PROBLEM TO WORK ON -
After finding the line with "- On worst-case" in the entries below, retype exactly each line from there through the line with "Summary of build", including that final line.

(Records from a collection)
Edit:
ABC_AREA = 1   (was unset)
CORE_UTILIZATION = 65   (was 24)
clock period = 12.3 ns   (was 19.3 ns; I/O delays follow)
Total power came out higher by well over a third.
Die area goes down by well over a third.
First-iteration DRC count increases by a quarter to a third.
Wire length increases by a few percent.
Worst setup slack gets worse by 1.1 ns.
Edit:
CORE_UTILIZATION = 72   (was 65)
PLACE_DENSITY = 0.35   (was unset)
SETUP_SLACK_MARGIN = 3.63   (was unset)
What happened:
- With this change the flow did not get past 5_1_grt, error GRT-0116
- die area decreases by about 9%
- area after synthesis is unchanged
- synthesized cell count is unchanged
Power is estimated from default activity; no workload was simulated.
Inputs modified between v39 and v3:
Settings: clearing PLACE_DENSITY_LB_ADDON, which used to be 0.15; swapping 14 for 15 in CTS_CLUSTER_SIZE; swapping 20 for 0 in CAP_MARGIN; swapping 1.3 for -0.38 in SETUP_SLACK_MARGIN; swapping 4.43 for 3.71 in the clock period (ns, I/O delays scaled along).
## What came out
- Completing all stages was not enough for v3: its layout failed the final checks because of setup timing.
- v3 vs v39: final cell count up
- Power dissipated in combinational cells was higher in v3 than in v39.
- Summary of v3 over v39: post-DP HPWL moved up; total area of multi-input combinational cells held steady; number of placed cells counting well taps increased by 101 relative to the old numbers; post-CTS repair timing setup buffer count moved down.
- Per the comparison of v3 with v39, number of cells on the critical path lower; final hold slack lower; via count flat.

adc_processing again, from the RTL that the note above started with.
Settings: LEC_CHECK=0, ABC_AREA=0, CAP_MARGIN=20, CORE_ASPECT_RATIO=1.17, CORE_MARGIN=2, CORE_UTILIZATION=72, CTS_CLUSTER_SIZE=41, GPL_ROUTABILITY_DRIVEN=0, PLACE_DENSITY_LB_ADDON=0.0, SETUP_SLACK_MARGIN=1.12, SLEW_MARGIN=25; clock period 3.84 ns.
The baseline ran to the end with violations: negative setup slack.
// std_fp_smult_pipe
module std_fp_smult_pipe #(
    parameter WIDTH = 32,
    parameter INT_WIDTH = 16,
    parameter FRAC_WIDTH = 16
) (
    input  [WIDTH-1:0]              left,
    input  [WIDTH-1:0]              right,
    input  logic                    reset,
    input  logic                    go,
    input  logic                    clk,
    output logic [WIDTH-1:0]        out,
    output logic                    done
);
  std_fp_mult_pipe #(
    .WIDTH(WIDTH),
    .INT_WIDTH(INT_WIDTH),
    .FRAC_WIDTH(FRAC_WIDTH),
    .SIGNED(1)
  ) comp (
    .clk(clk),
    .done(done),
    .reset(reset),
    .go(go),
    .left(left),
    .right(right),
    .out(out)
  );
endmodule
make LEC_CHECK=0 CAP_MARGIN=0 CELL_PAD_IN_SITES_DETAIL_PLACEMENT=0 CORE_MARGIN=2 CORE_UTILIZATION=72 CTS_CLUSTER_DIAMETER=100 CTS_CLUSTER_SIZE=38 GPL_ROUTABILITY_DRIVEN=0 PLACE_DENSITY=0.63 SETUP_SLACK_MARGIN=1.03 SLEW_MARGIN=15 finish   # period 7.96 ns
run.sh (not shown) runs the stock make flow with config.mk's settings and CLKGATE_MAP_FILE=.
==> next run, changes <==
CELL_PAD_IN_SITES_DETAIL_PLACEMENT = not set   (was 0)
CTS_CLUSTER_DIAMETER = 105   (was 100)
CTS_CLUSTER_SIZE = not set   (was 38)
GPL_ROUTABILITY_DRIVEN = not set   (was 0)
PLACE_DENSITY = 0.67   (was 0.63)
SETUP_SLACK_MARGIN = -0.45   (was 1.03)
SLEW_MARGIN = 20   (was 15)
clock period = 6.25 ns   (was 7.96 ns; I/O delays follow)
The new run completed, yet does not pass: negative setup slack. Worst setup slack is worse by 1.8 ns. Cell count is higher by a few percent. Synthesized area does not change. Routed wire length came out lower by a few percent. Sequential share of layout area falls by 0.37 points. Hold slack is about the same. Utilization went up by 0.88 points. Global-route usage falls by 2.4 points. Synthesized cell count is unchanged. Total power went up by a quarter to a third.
...
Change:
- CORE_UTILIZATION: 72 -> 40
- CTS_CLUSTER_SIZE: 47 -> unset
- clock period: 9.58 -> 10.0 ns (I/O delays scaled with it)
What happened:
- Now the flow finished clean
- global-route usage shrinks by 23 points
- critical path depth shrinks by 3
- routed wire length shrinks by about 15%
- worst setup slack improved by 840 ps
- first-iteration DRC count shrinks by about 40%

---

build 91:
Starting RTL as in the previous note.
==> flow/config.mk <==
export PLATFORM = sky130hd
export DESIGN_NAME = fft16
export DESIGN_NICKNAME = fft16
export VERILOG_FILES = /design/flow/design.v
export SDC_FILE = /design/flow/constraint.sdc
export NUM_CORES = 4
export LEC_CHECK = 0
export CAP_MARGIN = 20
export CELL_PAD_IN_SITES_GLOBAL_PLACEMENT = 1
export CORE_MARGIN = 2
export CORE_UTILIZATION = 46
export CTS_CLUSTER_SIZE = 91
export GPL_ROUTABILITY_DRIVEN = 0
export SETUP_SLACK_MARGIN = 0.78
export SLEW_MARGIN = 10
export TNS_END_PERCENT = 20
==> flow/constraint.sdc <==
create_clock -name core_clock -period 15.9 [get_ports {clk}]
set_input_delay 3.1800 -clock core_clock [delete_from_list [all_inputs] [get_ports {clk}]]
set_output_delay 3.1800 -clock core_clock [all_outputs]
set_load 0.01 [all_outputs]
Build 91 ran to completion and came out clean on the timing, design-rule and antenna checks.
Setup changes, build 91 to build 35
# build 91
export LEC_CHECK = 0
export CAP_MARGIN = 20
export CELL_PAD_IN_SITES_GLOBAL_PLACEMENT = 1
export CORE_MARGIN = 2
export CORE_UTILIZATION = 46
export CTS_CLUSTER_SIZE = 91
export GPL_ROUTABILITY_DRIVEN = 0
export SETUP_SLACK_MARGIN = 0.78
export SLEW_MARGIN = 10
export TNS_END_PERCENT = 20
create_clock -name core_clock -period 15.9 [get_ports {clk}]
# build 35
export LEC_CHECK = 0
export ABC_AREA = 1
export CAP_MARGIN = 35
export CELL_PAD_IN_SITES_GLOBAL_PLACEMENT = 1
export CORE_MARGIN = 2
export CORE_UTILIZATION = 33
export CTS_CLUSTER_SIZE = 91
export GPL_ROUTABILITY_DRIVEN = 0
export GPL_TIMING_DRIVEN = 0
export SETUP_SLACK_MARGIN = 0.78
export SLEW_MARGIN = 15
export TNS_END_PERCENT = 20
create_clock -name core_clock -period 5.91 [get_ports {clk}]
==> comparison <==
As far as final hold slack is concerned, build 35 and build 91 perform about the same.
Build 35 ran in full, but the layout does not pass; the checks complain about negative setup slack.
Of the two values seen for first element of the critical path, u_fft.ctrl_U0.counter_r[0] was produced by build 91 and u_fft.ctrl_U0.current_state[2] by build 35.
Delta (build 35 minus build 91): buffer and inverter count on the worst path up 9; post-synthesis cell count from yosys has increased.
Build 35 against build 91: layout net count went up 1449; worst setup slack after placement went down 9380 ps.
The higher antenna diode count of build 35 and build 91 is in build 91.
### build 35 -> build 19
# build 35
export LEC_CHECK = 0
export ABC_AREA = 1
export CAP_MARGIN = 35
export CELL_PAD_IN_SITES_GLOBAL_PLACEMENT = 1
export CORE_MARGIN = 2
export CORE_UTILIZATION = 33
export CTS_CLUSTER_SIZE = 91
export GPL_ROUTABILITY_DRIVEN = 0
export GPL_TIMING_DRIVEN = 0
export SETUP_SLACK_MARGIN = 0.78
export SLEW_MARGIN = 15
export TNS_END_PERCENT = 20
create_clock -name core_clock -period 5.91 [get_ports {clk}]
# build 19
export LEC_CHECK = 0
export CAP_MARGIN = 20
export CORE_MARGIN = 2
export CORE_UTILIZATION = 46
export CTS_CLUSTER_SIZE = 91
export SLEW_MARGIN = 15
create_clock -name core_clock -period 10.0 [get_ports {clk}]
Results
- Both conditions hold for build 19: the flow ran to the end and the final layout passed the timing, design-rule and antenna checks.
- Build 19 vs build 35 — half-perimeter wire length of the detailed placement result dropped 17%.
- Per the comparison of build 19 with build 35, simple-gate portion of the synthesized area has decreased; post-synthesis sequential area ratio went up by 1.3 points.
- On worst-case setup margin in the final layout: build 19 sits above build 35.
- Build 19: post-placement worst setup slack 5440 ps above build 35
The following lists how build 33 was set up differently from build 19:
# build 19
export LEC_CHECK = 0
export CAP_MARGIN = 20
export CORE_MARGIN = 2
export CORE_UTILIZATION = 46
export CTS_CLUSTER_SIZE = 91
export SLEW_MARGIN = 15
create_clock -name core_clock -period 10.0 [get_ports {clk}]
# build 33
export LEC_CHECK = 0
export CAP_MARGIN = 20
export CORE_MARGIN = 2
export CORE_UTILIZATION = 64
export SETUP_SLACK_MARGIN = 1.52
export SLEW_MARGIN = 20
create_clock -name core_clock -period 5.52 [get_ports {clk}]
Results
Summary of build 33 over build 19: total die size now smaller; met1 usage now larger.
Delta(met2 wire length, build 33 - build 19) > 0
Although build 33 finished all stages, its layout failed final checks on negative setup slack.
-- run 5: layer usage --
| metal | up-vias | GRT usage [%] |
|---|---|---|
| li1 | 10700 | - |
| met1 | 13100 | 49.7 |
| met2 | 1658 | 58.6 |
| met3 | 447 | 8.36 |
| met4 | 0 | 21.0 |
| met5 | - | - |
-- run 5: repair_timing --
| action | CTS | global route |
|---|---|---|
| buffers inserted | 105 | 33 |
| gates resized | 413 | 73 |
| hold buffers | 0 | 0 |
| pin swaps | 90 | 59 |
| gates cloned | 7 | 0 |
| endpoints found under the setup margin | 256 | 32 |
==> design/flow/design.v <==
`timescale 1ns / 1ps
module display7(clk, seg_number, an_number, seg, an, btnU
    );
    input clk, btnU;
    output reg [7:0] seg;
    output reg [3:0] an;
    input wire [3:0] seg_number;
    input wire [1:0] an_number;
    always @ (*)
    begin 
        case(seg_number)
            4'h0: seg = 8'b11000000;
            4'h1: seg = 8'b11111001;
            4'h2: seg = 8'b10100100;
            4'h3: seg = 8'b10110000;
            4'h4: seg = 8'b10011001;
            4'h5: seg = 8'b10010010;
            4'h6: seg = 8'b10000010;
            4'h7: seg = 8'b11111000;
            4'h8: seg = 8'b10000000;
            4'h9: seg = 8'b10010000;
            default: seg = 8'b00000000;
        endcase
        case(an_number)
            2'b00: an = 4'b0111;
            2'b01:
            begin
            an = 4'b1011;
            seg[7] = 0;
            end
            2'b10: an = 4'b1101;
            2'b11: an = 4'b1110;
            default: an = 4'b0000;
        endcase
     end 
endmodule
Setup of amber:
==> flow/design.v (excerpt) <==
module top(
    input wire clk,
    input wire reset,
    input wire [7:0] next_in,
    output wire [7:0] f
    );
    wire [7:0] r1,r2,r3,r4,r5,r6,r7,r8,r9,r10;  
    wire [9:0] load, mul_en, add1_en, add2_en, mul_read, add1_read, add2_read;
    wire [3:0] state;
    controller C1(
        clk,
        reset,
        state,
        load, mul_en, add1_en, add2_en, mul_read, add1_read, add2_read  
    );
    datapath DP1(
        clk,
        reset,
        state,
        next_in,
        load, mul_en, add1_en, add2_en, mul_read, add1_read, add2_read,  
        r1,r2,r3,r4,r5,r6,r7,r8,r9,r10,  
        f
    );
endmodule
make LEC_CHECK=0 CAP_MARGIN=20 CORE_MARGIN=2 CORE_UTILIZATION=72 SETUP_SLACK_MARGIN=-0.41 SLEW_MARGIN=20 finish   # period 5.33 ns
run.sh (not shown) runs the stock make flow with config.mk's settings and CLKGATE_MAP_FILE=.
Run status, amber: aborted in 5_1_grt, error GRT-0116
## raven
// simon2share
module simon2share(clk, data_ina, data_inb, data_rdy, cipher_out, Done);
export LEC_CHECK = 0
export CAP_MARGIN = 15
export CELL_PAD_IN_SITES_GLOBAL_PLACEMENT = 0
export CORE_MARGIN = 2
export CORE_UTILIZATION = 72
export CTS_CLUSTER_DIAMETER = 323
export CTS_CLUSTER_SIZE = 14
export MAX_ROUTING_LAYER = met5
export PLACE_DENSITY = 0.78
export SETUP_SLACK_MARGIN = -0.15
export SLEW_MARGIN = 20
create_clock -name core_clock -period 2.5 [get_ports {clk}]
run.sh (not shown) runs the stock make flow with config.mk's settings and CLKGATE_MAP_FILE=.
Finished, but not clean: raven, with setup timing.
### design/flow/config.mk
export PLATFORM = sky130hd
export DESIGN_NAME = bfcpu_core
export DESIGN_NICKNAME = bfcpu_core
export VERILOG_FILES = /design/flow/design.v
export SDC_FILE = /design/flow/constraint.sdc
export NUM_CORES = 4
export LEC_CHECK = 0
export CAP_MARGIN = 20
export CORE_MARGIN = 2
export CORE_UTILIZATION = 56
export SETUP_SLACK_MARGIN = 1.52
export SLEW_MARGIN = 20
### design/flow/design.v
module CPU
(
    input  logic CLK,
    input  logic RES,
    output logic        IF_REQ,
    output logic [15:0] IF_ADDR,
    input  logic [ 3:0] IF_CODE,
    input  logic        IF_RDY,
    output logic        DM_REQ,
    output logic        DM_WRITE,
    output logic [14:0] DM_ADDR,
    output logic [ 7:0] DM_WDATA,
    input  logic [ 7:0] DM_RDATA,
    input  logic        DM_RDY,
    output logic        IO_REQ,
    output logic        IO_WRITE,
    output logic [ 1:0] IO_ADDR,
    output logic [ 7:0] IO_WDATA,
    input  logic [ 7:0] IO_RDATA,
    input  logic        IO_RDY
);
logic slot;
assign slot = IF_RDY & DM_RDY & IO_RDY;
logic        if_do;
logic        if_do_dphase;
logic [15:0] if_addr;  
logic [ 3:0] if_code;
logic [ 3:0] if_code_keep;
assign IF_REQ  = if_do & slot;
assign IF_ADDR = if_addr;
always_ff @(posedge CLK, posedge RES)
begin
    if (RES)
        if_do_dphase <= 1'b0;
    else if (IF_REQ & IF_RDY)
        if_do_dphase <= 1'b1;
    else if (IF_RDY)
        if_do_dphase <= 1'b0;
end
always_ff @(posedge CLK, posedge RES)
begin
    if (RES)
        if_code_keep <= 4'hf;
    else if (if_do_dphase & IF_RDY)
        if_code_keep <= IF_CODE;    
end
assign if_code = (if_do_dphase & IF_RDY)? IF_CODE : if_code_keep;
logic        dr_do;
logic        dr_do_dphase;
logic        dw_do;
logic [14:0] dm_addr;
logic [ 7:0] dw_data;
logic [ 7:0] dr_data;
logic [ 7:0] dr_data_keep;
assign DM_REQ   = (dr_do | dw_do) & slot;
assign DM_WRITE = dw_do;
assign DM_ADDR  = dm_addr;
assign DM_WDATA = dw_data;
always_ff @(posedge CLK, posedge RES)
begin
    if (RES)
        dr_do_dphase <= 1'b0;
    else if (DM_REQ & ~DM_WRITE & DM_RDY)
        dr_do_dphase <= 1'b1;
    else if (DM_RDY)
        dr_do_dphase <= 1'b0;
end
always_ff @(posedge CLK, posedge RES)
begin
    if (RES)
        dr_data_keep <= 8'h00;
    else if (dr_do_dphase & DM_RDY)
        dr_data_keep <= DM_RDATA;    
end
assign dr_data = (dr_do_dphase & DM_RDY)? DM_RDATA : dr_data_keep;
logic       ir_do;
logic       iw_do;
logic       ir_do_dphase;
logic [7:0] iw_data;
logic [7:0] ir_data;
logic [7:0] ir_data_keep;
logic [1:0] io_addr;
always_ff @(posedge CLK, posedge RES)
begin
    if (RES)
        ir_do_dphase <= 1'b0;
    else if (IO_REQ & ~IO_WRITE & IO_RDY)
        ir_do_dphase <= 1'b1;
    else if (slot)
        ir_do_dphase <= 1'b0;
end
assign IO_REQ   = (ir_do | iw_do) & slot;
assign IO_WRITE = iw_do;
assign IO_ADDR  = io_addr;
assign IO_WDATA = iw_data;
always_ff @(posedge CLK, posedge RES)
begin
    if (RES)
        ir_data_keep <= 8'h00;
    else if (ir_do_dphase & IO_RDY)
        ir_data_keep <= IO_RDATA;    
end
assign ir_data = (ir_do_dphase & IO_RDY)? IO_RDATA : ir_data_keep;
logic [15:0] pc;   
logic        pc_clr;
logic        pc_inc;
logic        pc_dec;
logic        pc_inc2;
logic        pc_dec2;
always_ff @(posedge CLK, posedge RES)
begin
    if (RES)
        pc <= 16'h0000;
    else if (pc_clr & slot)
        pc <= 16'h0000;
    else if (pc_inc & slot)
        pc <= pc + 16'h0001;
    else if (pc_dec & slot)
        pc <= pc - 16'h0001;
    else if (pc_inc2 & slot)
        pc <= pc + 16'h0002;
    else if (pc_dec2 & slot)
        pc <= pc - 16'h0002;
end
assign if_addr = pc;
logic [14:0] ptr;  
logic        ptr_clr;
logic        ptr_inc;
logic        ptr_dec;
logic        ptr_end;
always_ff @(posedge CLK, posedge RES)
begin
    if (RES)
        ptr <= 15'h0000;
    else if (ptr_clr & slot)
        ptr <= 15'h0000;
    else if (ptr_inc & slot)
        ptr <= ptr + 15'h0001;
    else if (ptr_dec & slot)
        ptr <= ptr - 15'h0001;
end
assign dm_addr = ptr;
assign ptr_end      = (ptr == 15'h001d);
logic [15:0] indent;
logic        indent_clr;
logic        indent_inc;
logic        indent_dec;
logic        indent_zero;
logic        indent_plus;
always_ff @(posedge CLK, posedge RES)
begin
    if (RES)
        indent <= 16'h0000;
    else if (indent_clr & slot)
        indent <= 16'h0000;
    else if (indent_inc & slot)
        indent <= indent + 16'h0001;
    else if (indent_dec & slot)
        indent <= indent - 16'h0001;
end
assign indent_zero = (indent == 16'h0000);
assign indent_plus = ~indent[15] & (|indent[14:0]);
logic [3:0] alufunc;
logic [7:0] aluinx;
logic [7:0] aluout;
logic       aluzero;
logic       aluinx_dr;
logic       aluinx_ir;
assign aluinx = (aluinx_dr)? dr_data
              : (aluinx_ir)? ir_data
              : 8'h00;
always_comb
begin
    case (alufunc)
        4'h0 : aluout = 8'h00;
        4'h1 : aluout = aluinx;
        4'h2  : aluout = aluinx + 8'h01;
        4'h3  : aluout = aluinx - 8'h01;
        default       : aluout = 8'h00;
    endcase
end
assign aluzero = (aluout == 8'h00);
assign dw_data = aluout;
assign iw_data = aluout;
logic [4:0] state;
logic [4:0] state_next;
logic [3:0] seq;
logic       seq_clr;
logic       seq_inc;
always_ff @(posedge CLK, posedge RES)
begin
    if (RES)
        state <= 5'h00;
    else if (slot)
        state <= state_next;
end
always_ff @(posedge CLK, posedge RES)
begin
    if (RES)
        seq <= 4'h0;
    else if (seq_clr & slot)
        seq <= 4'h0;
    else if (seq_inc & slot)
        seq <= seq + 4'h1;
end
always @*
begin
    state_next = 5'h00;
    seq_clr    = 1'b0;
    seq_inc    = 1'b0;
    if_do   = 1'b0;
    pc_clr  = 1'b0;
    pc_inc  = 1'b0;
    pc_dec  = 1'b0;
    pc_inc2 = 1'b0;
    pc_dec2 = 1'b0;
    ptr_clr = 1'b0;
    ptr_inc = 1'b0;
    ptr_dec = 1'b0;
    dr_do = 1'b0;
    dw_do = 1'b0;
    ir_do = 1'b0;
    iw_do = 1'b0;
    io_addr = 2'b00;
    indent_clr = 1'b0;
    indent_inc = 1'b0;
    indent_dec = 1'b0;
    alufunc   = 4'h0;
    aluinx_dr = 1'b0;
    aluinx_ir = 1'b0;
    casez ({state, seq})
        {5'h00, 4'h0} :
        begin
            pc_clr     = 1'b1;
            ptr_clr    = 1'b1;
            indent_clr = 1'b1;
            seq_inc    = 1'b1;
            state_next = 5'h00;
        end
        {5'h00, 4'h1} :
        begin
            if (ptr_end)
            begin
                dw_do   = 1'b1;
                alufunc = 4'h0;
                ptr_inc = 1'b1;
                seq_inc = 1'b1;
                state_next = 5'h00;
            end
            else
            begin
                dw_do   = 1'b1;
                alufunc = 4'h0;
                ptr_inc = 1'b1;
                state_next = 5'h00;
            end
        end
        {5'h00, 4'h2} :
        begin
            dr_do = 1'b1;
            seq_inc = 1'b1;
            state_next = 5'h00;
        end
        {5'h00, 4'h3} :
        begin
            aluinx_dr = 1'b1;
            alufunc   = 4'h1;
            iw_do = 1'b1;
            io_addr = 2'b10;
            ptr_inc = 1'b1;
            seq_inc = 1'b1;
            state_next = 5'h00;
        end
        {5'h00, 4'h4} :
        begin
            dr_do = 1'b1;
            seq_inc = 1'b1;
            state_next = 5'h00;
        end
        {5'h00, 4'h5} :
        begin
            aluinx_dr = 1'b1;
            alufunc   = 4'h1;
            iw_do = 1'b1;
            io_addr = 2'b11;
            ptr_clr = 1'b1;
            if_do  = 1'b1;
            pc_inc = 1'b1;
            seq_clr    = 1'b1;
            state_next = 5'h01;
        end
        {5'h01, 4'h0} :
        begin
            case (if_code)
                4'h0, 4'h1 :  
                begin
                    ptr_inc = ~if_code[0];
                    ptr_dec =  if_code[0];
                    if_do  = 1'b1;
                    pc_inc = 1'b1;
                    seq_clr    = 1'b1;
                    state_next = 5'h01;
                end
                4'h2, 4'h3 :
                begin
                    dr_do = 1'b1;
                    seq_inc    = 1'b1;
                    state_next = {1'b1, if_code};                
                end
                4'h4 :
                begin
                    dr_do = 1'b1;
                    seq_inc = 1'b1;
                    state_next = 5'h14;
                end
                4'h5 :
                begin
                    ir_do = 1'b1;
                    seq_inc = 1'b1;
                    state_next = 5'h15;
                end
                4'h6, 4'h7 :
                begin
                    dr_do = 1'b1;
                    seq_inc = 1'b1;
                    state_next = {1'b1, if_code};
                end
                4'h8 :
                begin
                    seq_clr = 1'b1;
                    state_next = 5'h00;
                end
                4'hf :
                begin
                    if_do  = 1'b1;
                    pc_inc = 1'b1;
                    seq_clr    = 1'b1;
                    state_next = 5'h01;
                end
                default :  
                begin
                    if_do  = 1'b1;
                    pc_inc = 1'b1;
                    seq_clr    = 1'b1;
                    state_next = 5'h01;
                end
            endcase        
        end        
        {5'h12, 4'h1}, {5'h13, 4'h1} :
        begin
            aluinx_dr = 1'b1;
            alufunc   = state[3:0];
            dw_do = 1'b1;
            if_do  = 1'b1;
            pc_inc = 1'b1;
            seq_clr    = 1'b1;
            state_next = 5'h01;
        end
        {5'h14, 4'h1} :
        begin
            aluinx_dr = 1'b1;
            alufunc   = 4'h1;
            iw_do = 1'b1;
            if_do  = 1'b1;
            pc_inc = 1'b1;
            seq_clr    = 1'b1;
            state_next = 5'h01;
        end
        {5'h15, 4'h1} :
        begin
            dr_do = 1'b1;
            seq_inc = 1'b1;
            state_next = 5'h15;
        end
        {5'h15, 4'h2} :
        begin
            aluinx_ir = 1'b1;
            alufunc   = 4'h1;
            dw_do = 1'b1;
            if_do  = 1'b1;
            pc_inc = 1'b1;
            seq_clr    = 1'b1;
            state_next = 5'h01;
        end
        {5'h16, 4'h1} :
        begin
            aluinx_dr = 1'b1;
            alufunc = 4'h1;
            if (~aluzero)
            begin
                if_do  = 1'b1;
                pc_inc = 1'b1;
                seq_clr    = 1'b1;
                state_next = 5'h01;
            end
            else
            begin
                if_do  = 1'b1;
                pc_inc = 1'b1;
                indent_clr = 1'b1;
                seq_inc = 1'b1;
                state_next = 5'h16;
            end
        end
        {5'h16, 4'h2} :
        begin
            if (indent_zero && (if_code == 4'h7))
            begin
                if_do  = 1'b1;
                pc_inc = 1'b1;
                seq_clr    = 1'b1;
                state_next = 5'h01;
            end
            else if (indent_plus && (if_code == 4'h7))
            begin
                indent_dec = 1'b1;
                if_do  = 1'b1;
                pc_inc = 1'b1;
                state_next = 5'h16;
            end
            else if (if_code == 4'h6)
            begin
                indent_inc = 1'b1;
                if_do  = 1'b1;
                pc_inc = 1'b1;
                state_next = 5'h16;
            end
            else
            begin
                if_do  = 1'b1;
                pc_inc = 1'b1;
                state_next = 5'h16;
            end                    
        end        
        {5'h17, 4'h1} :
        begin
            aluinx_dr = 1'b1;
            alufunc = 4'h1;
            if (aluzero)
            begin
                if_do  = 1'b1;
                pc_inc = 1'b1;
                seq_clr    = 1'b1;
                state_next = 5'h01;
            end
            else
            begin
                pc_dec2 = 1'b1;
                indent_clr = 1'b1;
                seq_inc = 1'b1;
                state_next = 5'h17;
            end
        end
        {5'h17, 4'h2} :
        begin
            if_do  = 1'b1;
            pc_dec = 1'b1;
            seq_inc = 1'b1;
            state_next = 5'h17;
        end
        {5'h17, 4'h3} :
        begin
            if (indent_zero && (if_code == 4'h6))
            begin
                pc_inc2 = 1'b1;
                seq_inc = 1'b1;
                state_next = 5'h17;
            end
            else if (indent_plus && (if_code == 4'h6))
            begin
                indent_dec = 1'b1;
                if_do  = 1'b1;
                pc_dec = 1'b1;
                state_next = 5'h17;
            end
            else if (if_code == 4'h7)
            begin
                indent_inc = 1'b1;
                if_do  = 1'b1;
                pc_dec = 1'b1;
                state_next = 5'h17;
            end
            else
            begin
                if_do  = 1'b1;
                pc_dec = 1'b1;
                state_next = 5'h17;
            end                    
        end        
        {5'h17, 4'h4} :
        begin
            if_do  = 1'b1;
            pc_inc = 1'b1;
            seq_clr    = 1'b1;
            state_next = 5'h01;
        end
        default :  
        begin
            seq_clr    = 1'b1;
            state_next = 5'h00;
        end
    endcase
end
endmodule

SOLUTION TO THIS EXERCISE -
- On worst-case setup margin in the final layout: build 19 sits above build 35.
- Build 19: post-placement worst setup slack 5440 ps above build 35
The following lists how build 33 was set up differently from build 19:
# build 19
export LEC_CHECK = 0
export CAP_MARGIN = 20
export CORE_MARGIN = 2
export CORE_UTILIZATION = 46
export CTS_CLUSTER_SIZE = 91
export SLEW_MARGIN = 15
create_clock -name core_clock -period 10.0 [get_ports {clk}]
# build 33
export LEC_CHECK = 0
export CAP_MARGIN = 20
export CORE_MARGIN = 2
export CORE_UTILIZATION = 64
export SETUP_SLACK_MARGIN = 1.52
export SLEW_MARGIN = 20
create_clock -name core_clock -period 5.52 [get_ports {clk}]
Results
Summary of build 33 over build 19: total die size now smaller; met1 usage now larger.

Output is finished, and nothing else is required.